Mary Chilton Winslow (', – ) was a Pilgrim and purportedly the first European woman to step ashore at Plymouth, Massachusetts.

==Biography==
Mary Chilton was baptized on May 31, 1607 in Sandwich, Kent, England and was the daughter of the Mayflower passenger, James Chilton. Mary Chilton's mother's name has been listed as "Susannah, possibly Furner" in many places. The mother is listed by William Bradford as "Mrs. Chilton" or "James Chilton's wife"--he may have never known her given name. At the age of thirteen, Mary Chilton accompanied her parents on the voyage to Plymouth. Her father, age sixty-four, was the oldest passenger on the Mayflower.

Her father died on December 18, 1620, while the Mayflower was anchored in Provincetown Harbor, and her mother died six weeks later on January 21, 1621, shortly after arriving at Plymouth.

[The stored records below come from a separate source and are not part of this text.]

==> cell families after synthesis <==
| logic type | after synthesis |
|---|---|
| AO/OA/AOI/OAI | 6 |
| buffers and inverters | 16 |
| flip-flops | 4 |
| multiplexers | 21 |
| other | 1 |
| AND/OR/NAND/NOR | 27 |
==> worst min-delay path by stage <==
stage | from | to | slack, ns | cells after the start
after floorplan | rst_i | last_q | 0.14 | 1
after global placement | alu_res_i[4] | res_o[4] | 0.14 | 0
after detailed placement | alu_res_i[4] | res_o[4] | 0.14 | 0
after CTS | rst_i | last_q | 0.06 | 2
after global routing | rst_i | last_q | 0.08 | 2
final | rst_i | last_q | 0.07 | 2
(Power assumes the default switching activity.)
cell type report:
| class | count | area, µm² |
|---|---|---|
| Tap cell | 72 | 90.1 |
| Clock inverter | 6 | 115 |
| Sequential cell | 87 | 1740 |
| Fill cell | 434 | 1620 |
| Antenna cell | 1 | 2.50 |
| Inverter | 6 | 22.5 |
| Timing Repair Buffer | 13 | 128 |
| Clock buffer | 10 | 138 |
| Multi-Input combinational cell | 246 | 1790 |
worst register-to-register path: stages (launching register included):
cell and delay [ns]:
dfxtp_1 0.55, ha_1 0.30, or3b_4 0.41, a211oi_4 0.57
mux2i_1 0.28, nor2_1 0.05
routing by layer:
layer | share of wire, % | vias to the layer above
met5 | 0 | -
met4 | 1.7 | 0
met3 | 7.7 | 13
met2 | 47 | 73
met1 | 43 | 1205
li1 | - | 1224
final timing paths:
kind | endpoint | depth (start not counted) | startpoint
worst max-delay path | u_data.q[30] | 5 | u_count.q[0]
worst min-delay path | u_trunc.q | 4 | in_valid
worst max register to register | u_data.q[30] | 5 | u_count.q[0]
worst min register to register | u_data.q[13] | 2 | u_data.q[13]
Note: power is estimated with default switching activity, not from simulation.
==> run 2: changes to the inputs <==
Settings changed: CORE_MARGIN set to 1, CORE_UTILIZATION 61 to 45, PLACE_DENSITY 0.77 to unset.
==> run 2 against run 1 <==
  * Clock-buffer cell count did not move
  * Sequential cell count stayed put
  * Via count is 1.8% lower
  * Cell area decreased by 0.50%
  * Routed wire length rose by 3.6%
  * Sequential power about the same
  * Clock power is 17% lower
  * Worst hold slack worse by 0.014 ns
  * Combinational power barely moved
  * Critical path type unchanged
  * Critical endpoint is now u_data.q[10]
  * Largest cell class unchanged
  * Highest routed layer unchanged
[config.mk]
export PLATFORM = sky130hd
export DESIGN_NAME = display_scan_ctrl_flat
export DESIGN_NICKNAME = d
export VERILOG_FILES = /design/src/rtl/display_scan_ctrl_if.sv /design/src/rtl/display_scan_ctrl.sv /design/src/flat_wrapper.sv
export SDC_FILE = /design/constraint.sdc
export NUM_CORES = 1
export LEC_CHECK = 0
export CORE_ASPECT_RATIO = 0.75
export CORE_UTILIZATION = 55
export DETAILED_ROUTE_END_ITERATION = 12
export GPL_TIMING_DRIVEN = 0
export PLACE_DENSITY = 0.84
export SLEW_MARGIN = 15
export SYNTH_ARGS = -nofsm -noshare
export SYNTH_HDL_FRONTEND = slang
export SYNTH_SLANG_ARGS = --single-unit
[constraint.sdc]
create_clock -name clk -period 3.3 [get_ports clk]
set_input_delay 0.66 -clock clk [delete_from_list [all_inputs] [get_ports clk]]
set_output_delay 0.66 -clock clk [all_outputs]
set_load 0.005 [all_outputs]
### config.mk
export PLATFORM = sky130hd
export DESIGN_NAME = dlfloat_mac_seq
export DESIGN_NICKNAME = d
export VERILOG_FILES = /design/src/rtl/dlfloat_pkg.sv /design/src/rtl/mac_lat_timer.sv /design/src/rtl/dlfloat_mac_seq.sv
export SDC_FILE = /design/constraint.sdc
export NUM_CORES = 1
export LEC_CHECK = 0
export BUFFER_PORTS_ARGS = -buffer_cell sky130_fd_sc_hd__clkbuf_2
export CAP_MARGIN = 20
export CORE_MARGIN = 2
export CORE_UTILIZATION = 30
export DETAILED_ROUTE_END_ITERATION = 6
export GPL_ROUTABILITY_DRIVEN = 0
export MAX_ROUTING_LAYER = met4
export PLACE_DENSITY = 0.6
export SKIP_CTS_REPAIR_TIMING = 1
export SYNTH_ARGS = -nofsm -noshare
export SYNTH_HDL_FRONTEND = slang
export SYNTH_SLANG_ARGS = --single-unit
### constraint.sdc
create_clock -name clk -period 2.6 [get_ports clk]
set_input_delay 0.52 -clock clk [delete_from_list [all_inputs] [get_ports clk]]
set_output_delay 0.52 -clock clk [all_outputs]
set_load 0.01 [all_outputs]
### src/rtl/dlfloat_pkg.sv
// Shared DLFloat constants and the MAC sequencer state encoding.
// Imported by the sequencer top and its helper blocks.
package dlfloat_pkg;

  localparam int DLF_W = 16;

  localparam logic [DLF_W-1:0] DLF_ZERO = 16'h0000;
  localparam logic [DLF_W-1:0] DLF_ONE  = 16'h3E00;

  typedef enum logic [1:0] {
    IDLE,
    LOAD,
    DRAIN,
    HOLD
  } state_e;

endpackage

### src/rtl/mac_lat_timer.sv
// Loadable down-counter with a done flag; measures the MAC pipeline
// drain time after the final operand pair has been issued.
module mac_lat_timer #(
  parameter int W = 2
) (
  input  logic         clk,
  input  logic         rst_n,
  input  logic         load_i,
  input  logic [W-1:0] val_i,
  output logic         done_o
);

  logic [W-1:0] cnt_q;
  logic [W-1:0] cnt_d;

  always_comb begin
    cnt_d = cnt_q;
    if (load_i) begin
      cnt_d = val_i;
    end else if (cnt_q != '0) begin
      cnt_d = cnt_q - W'(1);
    end
  end

  always_ff @(posedge clk) begin
    if (!rst_n) begin
      cnt_q <= '0;
    end else begin
      cnt_q <= cnt_d;
    end
  end

  assign done_o = (cnt_q == '0);

endmodule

Both died of "the first infection of the disease" reported by Governor William Bradford in 1650. Chilton was given three shares in the land division of 1623, one for herself and one each for her deceased parents. Her property was situated between those of Standish and John Howland.

She was one of eleven minor girls on the Mayflower, nine of whom survived the first year at Plymouth Rock and would have been present at the time of the famous First Thanksgiving in 1621. In contrast, only four of the 14 adult women survived the first year.

She married John Winslow (possibly on October 12, 1624) and thus became the sister-in-law of Mayflower passenger Edward Winslow. They had ten children: John, Susannah, Mary, Edward, Sarah, Samuel, Joseph, Isaac, an unnamed child who probably died in infancy, and Benjamin. All but Benjamin married, and Benjamin's birth is the only one listed in the records of Plymouth colony.

The family moved to Boston sometime after the birth of Benjamin in 1653. There John Winslow is said to have prospered as a merchant.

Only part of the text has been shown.